The images are then processed using AGI photoscan and converted into a raw textured model consisting over over 4 million triangles.



The next stage is to load the scan/mesh into ZBrush for projection and clean up.  We use the QRemesher tool to create a much cleaner mesh over the top of the raw scan. This gives us a nice quaded  mesh to work with and we can also dictate the polygon resolution at the same time. The high resolution details are then projected onto this new mesh and cleaned up using traditional sculpting methods in ZBrush, all the while retaining as much of the original scans qualities as possible. [Often there’s an area of noise, hair or a wig cap to remove].

This model now serves as the base for another fully retopologised/UV’d mesh. This is either made by ourselves, or as in this case, provided to us by Axis Animation.

Due to the nature of the photogrammetry scanner, we are able to capture extremely high resolution, evenly lit texture maps as well.  As a result we supplied 8k colour maps for all the head models, and then bump, reflection, roughness and displacement maps to complete the asset package.
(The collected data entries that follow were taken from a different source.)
From an optimization exercise on the open Yosys and OpenROAD flow, aimed at small area, a short achievable clock period and few clock cycles per item; shortcuts taken in it are not production practice.
Where RTL was checked, it was by simulation tests only, not by an equivalence proof against the original.
The RTL of run 9 was laid out without a check of its function.
Power and IR drop assume default switching activity.

**flow/constraint.sdc**
```tcl
create_clock -name core_clock -period 4.5 [get_ports {clk}]
set_input_delay 0.9000 -clock core_clock [delete_from_list [all_inputs] [get_ports {clk}]]
set_output_delay 0.9000 -clock core_clock [all_outputs]
set_load 0.01 [all_outputs]
```
**flow/config.mk**
```make
export PLATFORM = sky130hd
export DESIGN_NAME = tpe_fparse
export DESIGN_NICKNAME = tpe_fparse
export VERILOG_FILES = /design/flow/design.v
export SDC_FILE = /design/flow/constraint.sdc
export NUM_CORES = 4
export LEC_CHECK = 0
export ABC_CLOCK_PERIOD_IN_PS = 2000
export CAP_MARGIN = 20
export CORE_MARGIN = 2
export CORE_UTILIZATION = 40
export CTS_CLUSTER_DIAMETER = 100
export CTS_CLUSTER_SIZE = 28
export SETUP_SLACK_MARGIN = 2.52
export SLEW_MARGIN = 20
```
**flow/flow/run.sh**
```bash
#!/bin/bash
# The standard layout, with plain buf_1 cells as the port buffers.
set -euo pipefail
export BUFFER_PORTS_ARGS="-buffer_cell sky130_fd_sc_hd__buf_1"
bash standard.sh > standard_flow.log 2>&1
```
We reproject the scan details and textures on to this final mesh. Then finish off by creating eyes, eyelashes and teeth


We delivered the fully retopologised animation ready models with a complete set of textures including Colour, Bump, Spec, Reflection, Displacement and Normal maps


A Zbrush screen capture of the Grant head scan fully retopologised and textured


Up resing game assets

Having worked with Axis Animation for a number of years we have a pretty good understanding of their pipeline and for that reason the task of up-resing, UV mapping and texturing the already excellent 343 industries game models fell to us.

The problem with game assets is that they rely heavily on normal maps to define areas of detail, our job was to turn these low resolution assets into high resolution models that would hold up along side the other cinematic characters.

We began by exporting the high res 343 industries Ztools which were intended only as objects from which the low res game models could be baked. The topology was fairly good so we didn’t have too much trouble cleaning it up and preparing it for subdivision and displacement mapping.


Once the mesh was to our liking we UV mapped the models using Maya and Modo


A character like this marine had 4 separate UV maps as shown below.


The final stage of the process was to texture the model, for this we used a combination of Photoshop, Bodypaint and Zbrush. We performed exactly the same process for the Pilot character below

Pilot UV Pilot_0011 Pilot_0012 UV


More Images

3 Responses

  1. Stephen says:

    Could we see some scans of Sarah Palmer?

    • Jamie says:

      We didn’t actually Scan the Sarah Palmer Model, I think it was done in the states somewhere. The data was very poor so we ended up having to re-sculpt her pretty much from scratch. We are not showing the model here because there could be some confusion over who did what and we don’t want to tread on anyone’s toes.